Since all human cells harbor HERV-K genomes and potentially express HERV-K proteins, HERV-K or some of its components might be coexpressed with HIV-1 in the same cell. In this regard, it is notable that a number of studies showed a correlation between increased expression of HERV-K and HIV-1 infection. Several groups have detected antibody responses to HERV-K in a majority of HIV-1-positive patients but not in uninfected donors (41
). Similarly, T cell responses to HERV-K were observed in HIV-1-infected patients but not in healthy donors (19
). Furthermore, upregulation of HERV-K RNA was detected (14
) in plasma samples of HIV-1-infected individuals, in HIV-1-infected T cells (17
), and in HIV-1 Tat-transfected T cells (23
). In addition to RNA, HERV-K Gag proteins were also observed to increase upon HIV-1 infection (15
) and HIV-1 Tat transfection (23
). These reports collectively suggest that HIV-1 infection enhances the HERV-K expression in T cells. Thus, it is possible that HERV-K Gag induced by HIV-1 infection coexists with HIV-1 Gag in the same host cells. However, the impact of such coexpression on HIV-1 replication is unknown.
Coinfection and coexistence of two different lentiviruses in the same host have been observed naturally (2
). In phylogenetic analysis, some of the primate lentiviruses were found to be recombinants of two distinct parental viruses, which must have arisen from coinfection of these two viruses in a single cell (3
). In cells coinfected with two such distinct parental viruses, two different Gag proteins would be expressed in the same cells, which raises a possibility that different but related Gag proteins coassemble into the same virions. Indeed, in cells coexpressing both HIV-1 and HIV-2, HIV-1 and HIV-2 Gag proteins colocalized at the PM and coassembled into the same virions (10
). Gag proteins of more distantly related retroviruses also coassemble when modified by addition of a heterologous membrane binding motif (7
) or exchange of CA (1
). However, coassembly between native Gag proteins of retroviruses of different genera, such as HIV-1 and HERV-K, has not been observed. Because diverse retroviruses rely on similar host factors, such as phosphatidylinositol (4,5)-bisphosphate [PI(4,5)P2
] and ESCRT proteins, consequences that arise from coexpression of HIV-1 and HERV-K Gag proteins in the same cell might rather be competition for cellular cofactors and inhibition of assembly of one virus.
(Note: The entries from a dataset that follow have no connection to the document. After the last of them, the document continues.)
===== config.mk =====
export PLATFORM = sky130hd
export DESIGN_NAME = snn_frame_sequencer
export DESIGN_NICKNAME = d
export VERILOG_FILES = /design/src/rtl/snn_frame_sequencer.sv
export SDC_FILE = /design/constraint.sdc
export NUM_CORES = 1
export LEC_CHECK = 0
export CAP_MARGIN = 20
export CORE_MARGIN = 8
export CORE_UTILIZATION = 45
export DETAILED_ROUTE_END_ITERATION = 8
export HOLD_SLACK_MARGIN = 0.12
export RECOVER_POWER = 25
export SYNTH_ARGS = -nofsm -noshare
export SYNTH_HDL_FRONTEND = slang
export SYNTH_SLANG_ARGS = --single-unit

===== constraint.sdc =====
create_clock -name clk -period 29.2 [get_ports clk]
set_input_delay 5.84 -clock clk [delete_from_list [all_inputs] [get_ports clk]]
set_output_delay 5.84 -clock clk [all_outputs]
set_load 0.05 [all_outputs]

===== src/rtl/snn_frame_sequencer.sv =====
// -----------------------------------------------------------------------------
// snn_frame_sequencer
//
// Host-side controller for the three-layer spiking network core. Parses a
// byte-stream command protocol (valid/ready), loads weights into the core,
// keeps a shadow copy of the input spike vector, runs N execute ticks,
// counts output spikes per output neuron and reports the counts plus an
// argmax winner over a second valid/ready byte stream.
//
// Commands:
//   0x01 + WEIGHT_BYTES bytes : stream weights into the core
//   0x02 + INPUT_BYTES bytes  : load shadow input vector (first byte = MSB)
//   0x03 + N                  : run N ticks (N=0 means 256), then report
//   other                     : dropped, sets sticky err
//
// Ports:
//   clk, rst_n              clock, synchronous active-low reset
//   s_valid/s_ready/s_data  command/payload byte stream in
//   m_valid/m_ready/m_data  report byte stream out (count[0] first)
//   snn_data                core data_in
//   snn_load_weights        core input_weights
//   snn_execute             core execute
//   snn_spikes              core output spikes
//   winner                  lowest index with maximum count (valid with m_valid)
//   busy                    FSM not idle
//   err                     sticky unknown-opcode flag
// -----------------------------------------------------------------------------
module snn_frame_sequencer #(
  parameter int INPUT_BYTES  = 2,
  parameter int WEIGHT_BYTES = 80,
  parameter int OUTPUTS      = 8,
  parameter int COUNT_BITS   = 8
) (
  input  logic               clk,
  input  logic               rst_n,
  input  logic               s_valid,
  output logic               s_ready,
  input  logic [7:0]         s_data,
  output logic               m_valid,
  input  logic               m_ready,
  output logic [7:0]         m_data,
  output logic [7:0]         snn_data,
  output logic               snn_load_weights,
  output logic               snn_execute,
  input  logic [OUTPUTS-1:0] snn_spikes,
  output logic [2:0]         winner,
  output logic               busy,
  output logic               err
);

  localparam int SH_W   = 8 * INPUT_BYTES;
  localparam int BC_MAX = (WEIGHT_BYTES > INPUT_BYTES) ? WEIGHT_BYTES : INPUT_BYTES;
  localparam int BC_W   = $clog2(BC_MAX + 1);
  localparam int RI_W   = (OUTPUTS > 1) ? $clog2(OUTPUTS) : 1;
  localparam logic [COUNT_BITS-1:0] CNT_MAX = '1;

  typedef enum logic [2:0] {
    ST_IDLE,
    ST_LOAD_W,
    ST_LOAD_I,
    ST_GET_N,
    ST_PRELOAD,
    ST_EXEC,
    ST_REPORT
  } state_t;

  state_t                              r_state;
  logic [BC_W-1:0]                     r_bcnt;
  logic [SH_W-1:0]                     r_shadow;
  logic [SH_W-1:0]                     r_pre;
  logic [7:0]                          r_left;
  logic                                r_exec_q;
  logic [OUTPUTS-1:0][COUNT_BITS-1:0]  r_cnt;
  logic [RI_W-1:0]                     r_rep_idx;
  logic                                r_m_valid;
  logic [7:0]                          r_m_data;
  logic [2:0]                          r_winner;
  logic                                r_err;
  logic [7:0]                          r_snn_data;
  logic                                r_snn_lw;
  logic                                r_snn_exec;

  logic                                w_s_ready;
  logic                                w_accept;
  logic [OUTPUTS-1:0][COUNT_BITS-1:0]  w_cnt_next;
  logic [COUNT_BITS-1:0]               w_best;
  logic [2:0]                          w_win;
  logic [RI_W-1:0]                     w_rep_nxt;

  assign w_s_ready = (r_state == ST_IDLE)   || (r_state == ST_LOAD_W) ||
                     (r_state == ST_LOAD_I) || (r_state == ST_GET_N);
  assign w_accept  = s_valid & w_s_ready;
  assign w_rep_nxt = r_rep_idx + RI_W'(1);

  // Spike samples land one cycle after each execute cycle, so the counters
  // advance whenever the previous cycle had execute asserted.
  genvar gi;
  generate
    for (gi = 0; gi < OUTPUTS; gi++) begin : g_cnt
      assign w_cnt_next[gi] = (r_exec_q && snn_spikes[gi] && (r_cnt[gi] != CNT_MAX))
                              ? r_cnt[gi] + COUNT_BITS'(1) : r_cnt[gi];
    end
  endgenerate

  // Argmax over the post-sample counts so the winner is ready on the same
  // edge that raises m_valid. Strict '>' keeps the lowest index on ties.
  always_comb begin
    w_best = w_cnt_next[0];
    w_win  = 3'd0;
    for (int i = 1; i < OUTPUTS; i++) begin
      if (w_cnt_next[i] > w_best) begin
        w_best = w_cnt_next[i];
        w_win  = 3'(i);
      end
    end
  end

  always_ff @(posedge clk) begin
    if (!rst_n) begin
      r_state    <= ST_IDLE;
      r_bcnt     <= '0;
      r_shadow   <= '0;
      r_pre      <= '0;
      r_left     <= '0;
      r_exec_q   <= 1'b0;
      r_cnt      <= '0;
      r_rep_idx  <= '0;
      r_m_valid  <= 1'b0;
      r_m_data   <= '0;
      r_winner   <= '0;
      r_err      <= 1'b0;
      r_snn_data <= '0;
      r_snn_lw   <= 1'b0;
      r_snn_exec <= 1'b0;
    end else begin
      // Core strobes default low; the core shifts snn_data in whenever both
      // strobes are low, which is why PRELOAD always re-sends the shadow.
      r_snn_lw   <= 1'b0;
      r_snn_exec <= 1'b0;
      r_snn_data <= '0;
      r_exec_q   <= r_snn_exec;
      if (r_exec_q) begin
        r_cnt <= w_cnt_next;
      end

      case (r_state)
        ST_IDLE: begin
          if (w_accept) begin
            r_bcnt <= '0;
            case (s_data)
              8'h01:   r_state <= ST_LOAD_W;
              8'h02:   r_state <= ST_LOAD_I;
              8'h03:   r_state <= ST_GET_N;
              default: r_err   <= 1'b1;
            endcase
          end
        end

        ST_LOAD_W: begin
          if (w_accept) begin
            r_snn_lw   <= 1'b1;
            r_snn_data <= s_data;
            if (r_bcnt == BC_W'(WEIGHT_BYTES - 1)) begin
              r_state <= ST_IDLE;
            end else begin
              r_bcnt <= r_bcnt + BC_W'(1);
            end
          end
        end

        ST_LOAD_I: begin
          if (w_accept) begin
            // Shift left: the first byte ends up in the most significant slot.
            r_shadow <= (r_shadow << 8) | SH_W'(s_data);
            if (r_bcnt == BC_W'(INPUT_BYTES - 1)) begin
              r_state <= ST_IDLE;
            end else begin
              r_bcnt <= r_bcnt + BC_W'(1);
            end
          end
        end

        ST_GET_N: begin
          if (w_accept) begin
            // r_left holds the execute cycles still to issue after the first;
            // the 8-bit wrap of 0-1 gives 255, i.e. 256 ticks for N=0.
            r_left     <= s_data - 8'd1;
            r_snn_data <= r_shadow[SH_W-1 -: 8];
            r_pre      <= r_shadow << 8;
            r_bcnt     <= BC_W'(1);
            r_cnt      <= '0;
            r_state    <= ST_PRELOAD;
          end
        end

        ST_PRELOAD: begin
          if (r_bcnt != BC_W'(INPUT_BYTES)) begin
            r_snn_data <= r_pre[SH_W-1 -: 8];
            r_pre      <= r_pre << 8;
            r_bcnt     <= r_bcnt + BC_W'(1);
          end else begin
            r_snn_exec <= 1'b1;
            r_state    <= ST_EXEC;
          end
        end

        ST_EXEC: begin
          if (r_left != 8'd0) begin
            r_snn_exec <= 1'b1;
            r_left     <= r_left - 8'd1;
          end else if (!r_snn_exec) begin
            // This is the trailing sample cycle of the last execute tick.
            r_state   <= ST_REPORT;
            r_m_valid <= 1'b1;
            r_m_data  <= 8'(w_cnt_next[0]);
            r_winner  <= w_win;
            r_rep_idx <= '0;
          end
        end

        ST_REPORT: begin
          if (m_ready) begin
            if (r_rep_idx == RI_W'(OUTPUTS - 1)) begin
              r_m_valid <= 1'b0;
              r_m_data  <= '0;
              r_state   <= ST_IDLE;
            end else begin
              r_rep_idx <= w_rep_nxt;
              r_m_data  <= 8'(r_cnt[w_rep_nxt]);
            end
          end
        end

        default: r_state <= ST_IDLE;
      endcase
    end
  end

  assign s_ready          = w_s_ready;
  assign busy             = (r_state != ST_IDLE);
  assign err              = r_err;
  assign m_valid          = r_m_valid;
  assign m_data           = r_m_data;
  assign winner           = r_winner;
  assign snn_data         = r_snn_data;
  assign snn_load_weights = r_snn_lw;
  assign snn_execute      = r_snn_exec;

endmodule


## After elaboration in Yosys (flattened, before gate mapping)

Cells that the tools add are included.

- Logic and storage cells: 199
- Input bits: 20
- Output and inout bits: 25
- Register bits: 141

- Bitwise logic cells: 5
- Equality and inequality tests: 38
- $lt $le $gt $ge: 8
- Reduce and logical (&&, ||, !) cells: 38
- Muxes and demuxes: 76
- $add $sub $neg: 12

Operators by type and width:

| cell | count |
|---|---|
| 64-bit 2-to-1 mux | 3 |
| 8-bit 2-to-1 mux | 24 |
| 8-bit by 1-bit adder with 8-bit output, second input constant | 8 |
| 8-bit != test, second input constant | 8 |
| 3-bit 2-to-1 mux | 20 |
| 8-bit > comparator | 7 |
| 7-bit 2-to-1 mux | 7 |
| 7-bit one-hot mux with 5 select lines | 1 |
| 16-bit 2-to-1 mux | 2 |
| 16-bit one-hot mux with 2 select lines | 1 |
| 8-bit one-hot mux with 2 select lines | 2 |
| 2-bit != test, second input constant | 14 |
| 8-bit binary-select mux with 3-bit select | 1 |
| 8-bit one-hot mux with 3 select lines | 1 |
| 3-bit one-hot mux with 7 select lines | 1 |
| 8-bit by 2-bit equality test with 1-bit output, second input constant | 2 |
| 1-bit logical AND | 16 |
| 16-bit by 8-bit bitwise OR with 16-bit output | 1 |
| 8-bit by 1-bit subtractor with 8-bit output, second input constant | 2 |
| 3-bit equality test, second input constant | 4 |
| 12-bit AND reduction | 1 |
| 3-bit AND reduction | 4 |
| 5-bit AND reduction | 2 |
| 3-bit one-hot mux with 3 select lines | 1 |
| other kinds (27) | 44 |

## Depth between registers and ports, before layout

Gate-level depths: netlist of run 1.

- Depth after elaboration: 17
- Depth in mapped cells: 83
- Mapped depth without buffers: 79

## Worst setup path before layout of run 1

No wires, ideal clock.

- Path kind: input port to flip-flop
- From: input snn_spikes[1]
- To: register r_winner[0] (netlist: winner[0])
- Arrival: 18.312 ns
- Stages on the path: 78
- Library setup time: 0.120 ns
- Buffers on the path: 5
- Slack: 10.769 ns
- Required time: 29.080 ns
- Path through: nand2_1 > nor3_1 > nand3_1 > xor2_1 > inv_1 > ha_1 > a21o_1 > a21oi_1 > o21ai_0 > a31oi_1 > o21ai_0 > nand2_1 > clkbuf_1 > o21ai_0 > ha_1 > a21o_1 > a21o_1 > a21oi_1 > (+42 left out) > o21a_1 > o21a_1 > o21ai_0 > a21oi_1 > a211oi_1 > a21oi_1 > clkbuf_1 > clkbuf_1 > nand2_1 > o311ai_0 > ha_1 > a21o_1 > a211o_1 > a21oi_1 > o21ai_0 > o31ai_1 > nand2_1 > o31a_1

- Cells in the longest elaborated chain, start to end: 17
- Elaborated cells between the ends (all ways): 23
- Those cells by class: order compare: 7; mux: 14; reduce/logical: 2

RTL lines:

| element | RTL line | source |
|---|---|---|
| start, declared | 45 | `input logic [OUTPUTS-1:0] snn_spikes,` |
| 1-bit logical AND (*) (2 in series) | 100 | `assign w_cnt_next[gi] = (r_exec_q && snn_spikes[gi] && (r_cnt[gi] != CNT_MAX))` |
| 8-bit 2-to-1 mux (*) | 101 | `? r_cnt[gi] + COUNT_BITS'(1) : r_cnt[gi];` |
| 8-bit > comparator | 111 | `if (w_cnt_next[i] > w_best) begin` |
| 8-bit 2-to-1 mux | 111 |  |
| 8-bit > comparator | 111 |  |
| 8-bit 2-to-1 mux | 111 |  |
| 8-bit > comparator | 111 |  |
| 8-bit 2-to-1 mux | 111 |  |
| 8-bit > comparator | 111 |  |
| 8-bit 2-to-1 mux | 111 |  |
| 8-bit > comparator | 111 |  |
| 8-bit 2-to-1 mux | 111 |  |
| 8-bit > comparator | 111 |  |
| 8-bit 2-to-1 mux | 111 |  |
| 8-bit > comparator | 111 |  |
| 3-bit 2-to-1 mux (*) | 111 |  |
| end signal, assigned | 216 | `r_winner <= w_win;` |
| end, declared | 77 | `logic [2:0] r_winner;` |

Mark *: on every way between the ends. The rest lies on a longest branch, timed or not.
A chain may end at the register's enable or synchronous reset.

## Worst setup path in the final report of run 1

Same ends and word-level chain as after synthesis.

==> results of run 1 <==
metal layers:
| layer | share of wire, % | up-vias | track usage [%] |
|---|---|---|---|
| met3 | 5.3 | 30 | 3.17 |
| met1 | 49 | 3648 | 28.6 |
| li1 | - | 3900 | - |
| met5 | 0 | - | 0 |
| met4 | 1.7 | 0 | 6.57 |
| met2 | 44 | 201 | 29.9 |
registers in the layout, indices dropped and copies added, names as in the netlist, 3 cells and up:
register,cells
r_state,3
r_left,8
winner,3
r_pre,8
r_rep_idx,3
r_bcnt,7
r_shadow,16
m_data,8
r_cnt,64
snn_data,8
metrics by stage:
stage          util (%)  std cells  setup slack [ns]  cell area, um^2  power [W]
2_1_floorplan         -       1069             10.77             9050   0.000226
3_3_place_gp       48.5       1345              8.63             9690   0.000240
3_5_place_dp       48.5       1345              8.32             9690   0.000239
4_1_cts            51.4       1377              8.71            10300   0.000453
5_1_grt            51.4       1378              7.29            10300   0.000468
6_report           51.4       1378              8.46            10300   0.000449
worst min-delay path by stage:
| stage | to | cells after the start | startpoint | slack, ns |
|---|---|---|---|---|
| after floorplan | r_pre[10] | 2 | r_pre[10] | 0.44 |
| after global placement | r_pre[13] | 2 | r_pre[13] | 0.45 |
| after detailed placement | r_pre[13] | 2 | r_pre[13] | 0.46 |
| after CTS | r_pre[13] | 2 | r_pre[13] | 0.47 |
| after global routing | r_shadow[8] | 2 | r_shadow[8] | 0.49 |
| final | r_pre[14] | 2 | r_pre[14] | 0.47 |
worst max-delay path, delay by kind of cell:
family                   cells  cell delay, ns
multiplexers                 4            1.25
buffers and inverters        5            0.92
AO/OA/AOI/OAI               40            7.20
adder cells (fa/ha/maj)      7            2.06
XOR/XNOR                     1            0.19
AND/OR/NAND/NOR             18            3.58
Yosys cell counts, types with 6 or more instances:
cell type	number
and2_1	11
and3_1	15
xor2_1	31
o211a_1	9
clkbuf_1	33
inv_1	60
nor3_1	17
xnor2_1	34
a31oi_1	12
o211ai_1	8
nor2b_1	36
o21ai_0	45
a222oi_1	8
nand3_1	34
dfxtp_1	133
ha_1	69
o211ai_2	6
o21a_1	8
nor2_1	106
or3_1	12
a21boi_0	25
mux2i_1	41
a21oi_1	36
and4_1	9
mux4_2	16
mux2_2	7
nand4_1	19
a21o_1	13
nand2_1	116
power breakdown:
part           switching [W]  internal, W  leakage, nW
Combinational      0.0000294    0.0000206         3.04
Sequential        0.00000250     0.000183         1.07
Clock              0.0000929     0.000121        0.279
final cells by class:
type / instances / area (um^2) / share of cell area [%]
inverters: 60 / 225 / 2.19
clock buffers: 17 / 425 / 4.14
flip-flops and latches: 133 / 2660 / 25.9
well taps: 270 / 338 / 3.29
multi-input cells: 832 / 5980 / 58.2
repair buffers: 51 / 484 / 4.71
clock inverters: 15 / 159 / 1.55
cells by family after synthesis:
family	share of synthesized area, %
adder cells (fa/ha/maj)	9.78
XOR/XNOR	6.29
buffers and inverters	4.56
flip-flops	29.4
AND/OR/NAND/NOR	21.7
AO/OA/AOI/OAI	18.8
multiplexers	9.54
==> reports/results.txt, run 1 <==
Yosys top cell area share = 29.4%
Slew Limit Fails = 59
setup tns final = 0 ns
Worst Skew = 0.0145 ns
final net count = 1,184
HP Class = flip-flop to flip-flop
H-tree depth = 4
dominant cell type by area after synthesis = dfxtp_1
Crit. Startpoint = snn_spikes[1]
largest net degree at the start of global routing = 65
largest fanout on the critical path = 21
Critical Path Sink = winner[0]
post-CTS setup buffer count = 0
row count = 52
unrepaired setup endpoints after global routing = false
Final Hold Vio Count = 0
Leak Pwr = 4.39 nW
reg2reg path depth = 74
Syn Area/Cell = 8.46 um^2
CTS Buf Count = 17
initial DRC count = 565
diode count = 0
I/O pin total = 45
first-pass GRT wire length = 39,000 um
GRT overflow = 0
reg-to-reg critical path startpoint = r_exec_q
DPL Wire Length = 18,400 um
area of the mapped netlist = 0.00905 mm^2
PwrDens = 43.7 mW/mm^2
antenna violations before repair = 0
Final ANT Viol Nets = 0
Mapped Nets = 1,158
FF-to-FF setup slack = 13.42 ns
Fmax = 48.2 MHz
hold buffers post-CTS = 0
fill count = 1,895
Yosys warnings = 0
crit share post-route = 71.0%
DRC viols = 0
CP max-delay cell = a311oi_2
clk_lat worst skew = 0.43 ns
asr flop ratio synth = 0%
Distinct cells, synth = 79
area grow syn2layout = 13.6%
WP data arrival = 21.05 ns
core area = 0.0200 mm^2
Startpoint Class = input port
final WL = 24,100 um
Final setup viols = 0
CTS tree = yes
ys flop type = dfxtp_1
CTS resizes = 0
post-synthesis sequential area ratio = 29.4%
Port Buffers = 44
actual slew at the worst max-slew pin = 2.36 ns
Die Y = 158 um
WS Path Type = input port to flip-flop
Max IR drop VDD = 0.0000382 V
Crit. End Element = flip-flop
GPL Wtd Cong = 0.903
outcome = complete, but fails checks
Worst R2R End = winner[0]
Initial Utilization = 45.3%
gr usage total = 20.0%
clock slew at reported path FFs = 0.07 ns
Post-synth EDFFs = 0
Final Critical Period = 20.74 ns
FF+latch count, synth = 133
share of layout cells above drive strength 1 = 8.84%
CP max stage delay = 0.88 ns
maximum clock path buffer count = 2
commonest non-fill, non-tap cells in the layout = dfxtp_1, nand2_1, nor2_1, ha_1, inv_1
Worst EP required = 29.51 ns
Root Buffer = clkbuf_16
top cells by area, synth = dfxtp_1, ha_1, nand2_1
via count = 7,779
DR pass1 iterations = 5
WL/cell = 17.5 um
max cap viols = 1
die width = 158 um
failing checks = max-capacitance violations, max-slew violations
routed vias/inst = 5.65
Hold Slack = 0.469 ns
Sink Count = 133
Worst slew margin = -57.3%
Die Area = 0.0249 mm^2
vias in the first global route = 7,140
most common cell after layout, fill and taps aside = dfxtp_1
synthesized instance count = 1,069
Power figures use the tool's default switching activity.
==> run 2, diff against run 1 <==
Clock period 29.2 ns to 17.4 ns, I/O delays scaled along.
==> run 2 against run 1 <==
- the run still ends with max-capacitance violations, max-slew violations left
- sequential power increased by 68%
- largest power group unchanged
- highest routed layer unchanged
- power increased by 69%
- die area stayed put
- routed wire length is 2.8% higher
- clock power rose by 65%
- non-clock buffer count grew 38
We hypothesized that if expression of HERV-K Gag is induced by HIV-1 infection, the HERV-K Gag might compete with HIV-1 Gag in the same host cell. In this study, we report that HERV-K Gag indeed inhibited the HIV-1 release efficiency and infectivity when Gag from HERV-KCON was coexpressed with HIV-1. Unexpectedly, HERV-K Gag colocalized with HIV-1 Gag at the PM and coassembled into the same virion. We found that both membrane binding and NC-mediated RNA binding of Gag are required for coassembly between HIV-1 and HERV-K Gag as well as for inhibition of progeny virus release and infectivity. To our knowledge, this is the first example in which a retroviral Gag coassembles with, and inhibits assembly of, another retrovirus Gag protein coexpressed in the same cells.